Wednesday, April 10, 2013

I is for Idaho Falls, 1969

Theme ~ My 50 Years in America 

Around midnight, the Greyhound bus left Salt Lake City and headed out into the night, turning toward Ogden, Pocatello, and finally Idaho Falls, the city where I was to obtain a divorce and digest, in solitude, the failure of my marriage. The bus droned on through the night and finally turned into the terminal in Idaho Falls. I stepped out into a strange city where I didn’t know a soul. Young Native American men were hanging out at the bus station; I remember their faces even today.

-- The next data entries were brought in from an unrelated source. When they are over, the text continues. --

**src/rtl/layer_par_mvm.sv**
```systemverilog
// layer_par_mvm: fully-connected layer engine, y = act(W*x + b), P MAC lanes.
// W (MxN, row-major) and b (M) are loaded over the w_* stream into internal RAM
// and kept across inferences. x arrives on s_*, y leaves on m_*.
// Ports:
//   clk, reset              clock, synchronous active-high reset
//   w_valid/w_ready/w_data  weight+bias load stream (M*N weights, then M biases)
//   s_valid/s_ready/data_in input vector stream (N elements)
//   m_valid/m_ready/data_out output vector stream (M elements, registered)
module layer_par_mvm #(
    parameter int unsigned N    = 8,
    parameter int unsigned M    = 8,
    parameter int unsigned T    = 8,
    parameter int unsigned P    = 2,
    parameter int unsigned RELU = 1
) (
    input  logic         clk,
    input  logic         reset,
    input  logic         w_valid,
    output logic         w_ready,
    input  logic [T-1:0] w_data,
    input  logic         s_valid,
    output logic         s_ready,
    input  logic [T-1:0] data_in,
    output logic         m_valid,
    input  logic         m_ready,
    output logic [T-1:0] data_out
);

    localparam int unsigned G   = M / P;
    localparam int unsigned WN  = M * N;
    localparam int unsigned PW  = 2 * T;
    localparam int unsigned AW  = 2 * T + $clog2(N) + 1;
    localparam int unsigned WAW = $clog2(WN + M);
    localparam int unsigned WIW = $clog2(WN);
    localparam int unsigned MIW = (M > 1) ? $clog2(M) : 1;
    localparam int unsigned XIW = $clog2(N);
    localparam int unsigned GW  = (G > 1) ? $clog2(G) : 1;
    localparam int unsigned TW  = $clog2(N + 2);

    localparam logic signed [AW-1:0] SMAX = AW'(2 ** (T - 1) - 1);
    localparam logic signed [AW-1:0] SMIN = ~SMAX;

    typedef enum logic [2:0] {IDLE, WLOAD, LOADX, COMPUTE, DRAIN} state_t;

    state_t         state_q;
    logic           s_ready_q;
    logic           w_ready_q;
    logic           m_valid_q;
    logic [T-1:0]   data_out_q;
    logic [WAW-1:0] w_cnt_q;
    logic [XIW-1:0] x_cnt_q;
    logic [GW-1:0]  grp_q;
    logic [TW-1:0]  t_q;
    logic [MIW-1:0] row_q;

    logic signed [T-1:0]  w_mem [WN];
    logic signed [T-1:0]  b_mem [M];
    logic signed [T-1:0]  x_buf [N];
    logic        [T-1:0]  out_buf [M];

    logic signed [T-1:0]  w_rd_q [P];
    logic signed [T-1:0]  x_rd_q;
    logic signed [PW-1:0] prod_q [P];
    logic signed [AW-1:0] acc_q  [P];
    logic        [T-1:0]  res_c  [P];

    logic w_acc;
    logic x_acc;

    assign w_acc = (state_q == WLOAD) && w_valid && w_ready_q;
    assign x_acc = ((state_q == IDLE) || (state_q == LOADX)) && s_valid && s_ready_q;

    assign s_ready  = s_ready_q;
    assign w_ready  = w_ready_q;
    assign m_valid  = m_valid_q;
    assign data_out = data_out_q;

    // Saturate the wide accumulator to T bits, then optional ReLU.
    function automatic logic [T-1:0] sat_act(input logic signed [AW-1:0] v);
        logic signed [AW-1:0] c;
        if (v > SMAX)      c = SMAX;
        else if (v < SMIN) c = SMIN;
        else               c = v;
        if ((RELU != 0) && c[AW-1]) c = '0;
        return T'(c);
    endfunction

    // Weight/bias RAM and x buffer: not reset, contents persist.
    always_ff @(posedge clk) begin
        if (!reset && w_acc) begin
            if (w_cnt_q < WAW'(WN)) w_mem[WIW'(w_cnt_q)] <= w_data;
            else                    b_mem[MIW'(w_cnt_q - WAW'(WN))] <= w_data;
        end
        if (!reset && x_acc) x_buf[(state_q == IDLE) ? '0 : x_cnt_q] <= data_in;
    end

    // Final row value: last product still sits in prod_q on cycle t = N+1.
    always_comb begin
        for (int k = 0; k < P; k++) res_c[k] = sat_act(acc_q[k] + AW'(prod_q[k]));
    end

    // Per-group pipeline: t reads W/x, t+1 multiplies, t+2 accumulates.
    always_ff @(posedge clk) begin
        if (state_q == COMPUTE) begin
            x_rd_q <= x_buf[XIW'(t_q)];
            for (int k = 0; k < P; k++) begin
                w_rd_q[k] <= w_mem[WIW'((int'(grp_q) * P + k) * N + int'(t_q))];
                prod_q[k] <= PW'(w_rd_q[k]) * PW'(x_rd_q);
                if (t_q == '0)
                    acc_q[k] <= AW'(b_mem[MIW'(int'(grp_q) * P + k)]);
                else if ((t_q >= TW'(2)) && (t_q <= TW'(N)))
                    acc_q[k] <= acc_q[k] + AW'(prod_q[k]);
                if (t_q == TW'(N + 1))
                    out_buf[MIW'(int'(grp_q) * P + k)] <= res_c[k];
            end
        end
    end

    // Control FSM with registered handshake outputs.
    always_ff @(posedge clk) begin
        if (reset) begin
            state_q    <= IDLE;
            s_ready_q  <= 1'b0;
            w_ready_q  <= 1'b0;
            m_valid_q  <= 1'b0;
            data_out_q <= '0;
            w_cnt_q    <= '0;
            x_cnt_q    <= '0;
            grp_q      <= '0;
            t_q        <= '0;
            row_q      <= '0;
        end else begin
            unique case (state_q)
                IDLE: begin
                    s_ready_q <= 1'b1;
                    if (s_valid && s_ready_q) begin
                        x_cnt_q <= XIW'(1);
                        state_q <= LOADX;
                    end else if (w_valid && !s_valid) begin
                        state_q   <= WLOAD;
                        w_ready_q <= 1'b1;
                        s_ready_q <= 1'b0;
                        w_cnt_q   <= '0;
                    end
                end
                WLOAD: begin
                    if (w_acc) begin
                        if (w_cnt_q == WAW'(WN + M - 1)) begin
                            state_q   <= IDLE;
                            w_ready_q <= 1'b0;
                            s_ready_q <= 1'b1;
                            w_cnt_q   <= '0;
                        end else begin
                            w_cnt_q <= w_cnt_q + WAW'(1);
                        end
                    end
                end
                LOADX: begin
                    if (x_acc) begin
                        if (x_cnt_q == XIW'(N - 1)) begin
                            state_q   <= COMPUTE;
                            s_ready_q <= 1'b0;
                            grp_q     <= '0;
                            t_q       <= '0;
                        end else begin
                            x_cnt_q <= x_cnt_q + XIW'(1);
                        end
                    end
                end
                COMPUTE: begin
                    if (t_q == TW'(N + 1)) begin
                        t_q <= '0;
                        if (grp_q == GW'(G - 1)) begin
                            state_q    <= DRAIN;
                            m_valid_q  <= 1'b1;
                            row_q      <= '0;
                            // With a single group, row 0 is written this very cycle.
                            data_out_q <= (grp_q == '0) ? res_c[0] : out_buf[0];
                        end else begin
                            grp_q <= grp_q + GW'(1);
                        end
                    end else begin
                        t_q <= t_q + TW'(1);
                    end
                end
                DRAIN: begin
                    if (m_ready) begin
                        if (row_q == MIW'(M - 1)) begin
                            state_q   <= IDLE;
                            m_valid_q <= 1'b0;
                            s_ready_q <= 1'b1;
                        end else begin
                            row_q      <= row_q + MIW'(1);
                            data_out_q <= out_buf[row_q + MIW'(1)];
                        end
                    end
                end
                default: state_q <= IDLE;
            endcase
        end
    end

endmodule

```
**src/rtl/booth_mult_pkg.sv**
```systemverilog
// Shared types and helpers for the radix-8 Booth sequential multiplier.
// The digit encoding and the FSM state type live here so the datapath and digit selector agree on them.
package booth_mult_pkg;

    typedef enum logic [3:0] {
        BD_ZERO, BD_P1, BD_P2, BD_P3, BD_P4, BD_M1, BD_M2, BD_M3, BD_M4
    } booth_digit_e;

    typedef enum logic [1:0] {
        ST_IDLE, ST_PRECOMP, ST_ITER, ST_DONE
    } mult_state_e;

    // Window is {b[3i+2], b[3i+1], b[3i], b[3i-1]}; value = -4*b2 + 2*b1 + b0 + bm1.
    function automatic booth_digit_e booth_decode(input logic [3:0] win);
        booth_digit_e d;
        case (win)
            4'b0001, 4'b0010: d = BD_P1;
            4'b0011, 4'b0100: d = BD_P2;
            4'b0101, 4'b0110: d = BD_P3;
            4'b0111:          d = BD_P4;
            4'b1000:          d = BD_M4;
            4'b1001, 4'b1010: d = BD_M3;
            4'b1011, 4'b1100: d = BD_M2;
            4'b1101, 4'b1110: d = BD_M1;
            default:          d = BD_ZERO;
        endcase
        return d;
    endfunction

    function automatic int ndig(input int w);
        return (w + 3) / 3;
    endfunction

endpackage

```
**src/rtl/booth_radix8_digit_sel.sv**
```systemverilog
// Combinational selector turning one 4-bit Booth window into a signed multiple of A.
// Only 3A is a hard multiple; it arrives pre-computed from the datapath.
module booth_radix8_digit_sel
    import booth_mult_pkg::*;
#(
    parameter int WIDTH = 32
) (
    input  logic [3:0]              window,
    input  logic [WIDTH:0]          a_ext,
    input  logic [WIDTH+2:0]        a3,
    output logic signed [WIDTH+3:0] multiple
);

    localparam logic [WIDTH+3:0] ONE = (WIDTH + 4)'(1);

    booth_digit_e     digit;
    logic [WIDTH+3:0] a1_w;
    logic [WIDTH+3:0] a3_w;
    logic [WIDTH+3:0] mag;

    // NOTE: every variable gets a default before the case so no latch is inferred.
    always_comb begin
        digit = booth_decode(window);
        a1_w  = {{3{a_ext[WIDTH]}}, a_ext};
        a3_w  = {a3[WIDTH+2], a3};
        mag   = '0;
        case (digit)
            BD_P1, BD_M1: mag = a1_w;
            BD_P2, BD_M2: mag = a1_w << 1;
            BD_P3, BD_M3: mag = a3_w;
            BD_P4, BD_M4: mag = a1_w << 2;
            default:      mag = '0;
        endcase
        if (digit inside {BD_M1, BD_M2, BD_M3, BD_M4}) begin
            multiple = $signed(~mag + ONE);
        end else begin
            multiple = $signed(mag);
        end
    end

endmodule

```
**src/rtl/booth_radix8_seq_mult.sv**
```systemverilog
// Iterative radix-8 Booth multiplier with valid/ready handshakes on operands and product.
// Retires DIGITS_PER_CYCLE Booth digits per ITER cycle into a 2*WIDTH wrapping accumulator.
module booth_radix8_seq_mult
    import booth_mult_pkg::*;
#(
    parameter int WIDTH            = 32,
    parameter int DIGITS_PER_CYCLE = 1
) (
    input  logic                 clk,
    input  logic                 rst_n,
    input  logic                 in_valid,
    output logic                 in_ready,
    input  logic [WIDTH-1:0]     a,
    input  logic [WIDTH-1:0]     b,
    input  logic                 is_signed,
    output logic                 out_valid,
    input  logic                 out_ready,
    output logic [2*WIDTH-1:0]   product,
    output logic                 busy
);

    localparam int NDIG = ndig(WIDTH);
    localparam int BEXT = 3 * NDIG;
    localparam int IW   = $clog2(NDIG + DIGITS_PER_CYCLE + 1);

    if (WIDTH < 4) begin : g_bad_width
        $error("booth_radix8_seq_mult: WIDTH must be >= 4");
    end
    if (DIGITS_PER_CYCLE < 1 || DIGITS_PER_CYCLE > NDIG) begin : g_bad_digits
        $error("booth_radix8_seq_mult: DIGITS_PER_CYCLE must be in 1..NDIG");
    end

    mult_state_e             state, state_nxt;
    logic [WIDTH:0]          a_ext_q;
    logic [WIDTH+2:0]        a3_q;
    logic [BEXT:0]           b_win_q;   // b_ext with the implicit 0 below bit 0
    logic [2*WIDTH-1:0]      acc;
    logic [2*WIDTH-1:0]      product_q;
    logic [IW-1:0]           idx;
    logic [BEXT-1:0]         b_ext;
    logic [WIDTH+2:0]        a_x3;
    logic [2*WIDTH-1:0]      step_sum;
    logic                    last_iter;
    logic [3:0]              win  [DIGITS_PER_CYCLE];
    logic signed [WIDTH+3:0] mult [DIGITS_PER_CYCLE];

    assign b_ext     = {{(BEXT - WIDTH){is_signed & b[WIDTH-1]}}, b};
    assign a_x3      = {{2{a_ext_q[WIDTH]}}, a_ext_q};
    assign last_iter = (int'(idx) + DIGITS_PER_CYCLE) >= NDIG;

    // Digits past the top of b_ext are forced to a zero window.
    always_comb begin
        for (int k = 0; k < DIGITS_PER_CYCLE; k++) begin
            if (int'(idx) + k < NDIG) begin
                win[k] = 4'(b_win_q >> (3 * (int'(idx) + k)));
            end else begin
                win[k] = '0;
            end
        end
    end

    for (genvar k = 0; k < DIGITS_PER_CYCLE; k++) begin : g_dig
        booth_radix8_digit_sel #(.WIDTH(WIDTH)) u_sel (
            .window   (win[k]),
            .a_ext    (a_ext_q),
            .a3       (a3_q),
            .multiple (mult[k])
        );
    end

    always_comb begin
        step_sum = '0;
        for (int k = 0; k < DIGITS_PER_CYCLE; k++) begin
            step_sum = step_sum + ((2 * WIDTH)'(mult[k]) << (3 * (int'(idx) + k)));
        end
    end

    // NOTE: sequential state uses non-blocking assignments so every register samples pre-edge values.
    always_ff @(posedge clk) begin
        if (!rst_n) state <= ST_IDLE;
        else        state <= state_nxt;
    end

    always_comb begin
        state_nxt = state;
        case (state)
            ST_IDLE:    if (in_valid)  state_nxt = ST_PRECOMP;
            ST_PRECOMP:                state_nxt = ST_ITER;
            ST_ITER:    if (last_iter) state_nxt = ST_DONE;
            ST_DONE:    if (out_ready) state_nxt = ST_IDLE;
            default:                   state_nxt = ST_IDLE;
        endcase
    end

    always_comb begin
        in_ready  = (state == ST_IDLE);
        out_valid = (state == ST_DONE);
        busy      = (state != ST_IDLE);
    end

    // NOTE: the datapath registers are all plain flops (no memory), so each gets a reset value.
    always_ff @(posedge clk) begin
        if (!rst_n) begin
            a_ext_q   <= '0;
            a3_q      <= '0;
            b_win_q   <= '0;
            acc       <= '0;
            product_q <= '0;
            idx       <= '0;
        end else begin
            case (state)
                ST_IDLE: if (in_valid) begin
                    a_ext_q <= {is_signed & a[WIDTH-1], a};
                    b_win_q <= {b_ext, 1'b0};
                    acc     <= '0;
                    idx     <= '0;
                end
                ST_PRECOMP: a3_q <= a_x3 + (a_x3 << 1);
                ST_ITER: begin
                    acc <= acc + step_sum;
                    idx <= idx + IW'(DIGITS_PER_CYCLE);
                    if (last_iter) product_q <= acc + step_sum;
                end
                default: ;
            endcase
        end
    end

    assign product = product_q;

endmodule
```
[src/flat_wrapper.sv]
// flat-port wrapper written by rule: the top's interface ports become plain ports
module period_meter_flat 
#(
  parameter int WIDTH          = 32,
  parameter int TIMEOUT_CYCLES = 25000000
)
  (iclk, reset_n, pm_sig_in, pm_clear, pm_half_period, pm_valid, pm_timeout, pm_sig_sync);
  period_meter_if #(.WIDTH(WIDTH)) pm_i ();
  input  logic iclk;
  input  logic reset_n;
  input wire logic [$bits(pm_i.sig_in)-1:0] pm_sig_in;
  input wire logic [$bits(pm_i.clear)-1:0] pm_clear;
  output wire logic [$bits(pm_i.half_period)-1:0] pm_half_period;
  output wire logic [$bits(pm_i.valid)-1:0] pm_valid;
  output wire logic [$bits(pm_i.timeout)-1:0] pm_timeout;
  output wire logic [$bits(pm_i.sig_sync)-1:0] pm_sig_sync;
  assign pm_i.sig_in = pm_sig_in;
  assign pm_i.clear = pm_clear;
  assign pm_half_period = pm_i.half_period;
  assign pm_valid = pm_i.valid;
  assign pm_timeout = pm_i.timeout;
  assign pm_sig_sync = pm_i.sig_sync;
  period_meter #(.WIDTH(WIDTH), .TIMEOUT_CYCLES(TIMEOUT_CYCLES)) u_core (.iclk(iclk), .reset_n(reset_n), .pm(pm_i));
endmodule
[config.mk]
export PLATFORM = sky130hd
export DESIGN_NAME = period_meter_flat
export DESIGN_NICKNAME = d
export VERILOG_FILES = /design/src/rtl/period_meter_if.sv /design/src/rtl/period_meter.sv /design/src/flat_wrapper.sv
export SDC_FILE = /design/constraint.sdc
export NUM_CORES = 1
export LEC_CHECK = 0
export BUFFER_PORTS_ARGS = -buffer_cell sky130_fd_sc_hd__buf_2
export CAP_MARGIN = 20
export CORE_ASPECT_RATIO = 0.9
export CORE_MARGIN = 4
export CORE_UTILIZATION = 35
export CTS_BUF_LIST = sky130_fd_sc_hd__clkbuf_4
export CTS_CLUSTER_SIZE = 30
export DETAILED_ROUTE_END_ITERATION = 12
export PLACE_DENSITY = 0.61
export SYNTH_ARGS = -nofsm -noshare
export SYNTH_HDL_FRONTEND = slang
export SYNTH_SLANG_ARGS = --single-unit
[constraint.sdc]
create_clock -name iclk -period 2.6 [get_ports iclk]
set_clock_uncertainty 0.1 [all_clocks]
set_input_delay 0.52 -clock iclk [delete_from_list [all_inputs] [get_ports iclk]]
set_output_delay 0.52 -clock iclk [all_outputs]
set_load 0.01 [all_outputs]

I had booked a hotel room and must have caught a cab there and slept all day.

Downtown Idaho Falls

To save money, I soon got a newspaper and found a room for rent. My landlady was older, very nice, and would often invite me to chat with her in her large and homey kitchen. I wondered what she thought of me, but she was helpful and kind. My room was small and clean. I was the only young tenant, the rest were all old men, very old men, or so it seemed to me at the time. And they all coughed and coughed; I can still hear them in my memory.

The Falls 

I don’t remember much about Idaho. I would rent a car and drive around. The land was flat, I think, in that part of the state; there was the Snake River, the sand dunes at St. Anthony, fields of black earth where Idaho potatoes must have just been harvested. Of the city itself, I remember the river and the falls that give the city its name. I also remember a phone booth, where I would talk to my soon to be ex-husband and cry a lot.

Everyone talked about Jackson Hole, the Grand Tetons, and Yellowstone as the must see places while I was in the area. The area was, of course, large and pretty deserted in October, the tourist season long over. But I soon got bored, rented a car again and, this time, turned toward the mountains and drove to Jackson Hole, Wyoming.

Looking back, I'm sort of amazed at myself, setting out for the big mountains all alone. Driving at first by the potato fields, then climbing into the mountains through Caribou-Targhee National Forest, a trip of about 100 miles one-way.  It must have been a pretty drive, the trees ablaze in autumn colors. I'm pretty sure there were few cars and trucks on the road, maybe I spotted deer in a meadow, a moose or two, perhaps.

While I have no clear memory of this road that I traveled  several times during my stay in Idaho, I do remember  driving through a pass, approaching the small town of Jackson for the first time, and singing along with Glen Campbell to Galveston, oh Galveston on the car radio. 

After my six weeks residency requirement was met, I went to court and my nice landlady went with me to testify that I had indeed lived in her house for six weeks. I remember very clearly testifying and being granted a divorce. After that was over, I decided to move to Jackson Hole for the winter, thus placing some distance between me and my emotions in Princeton.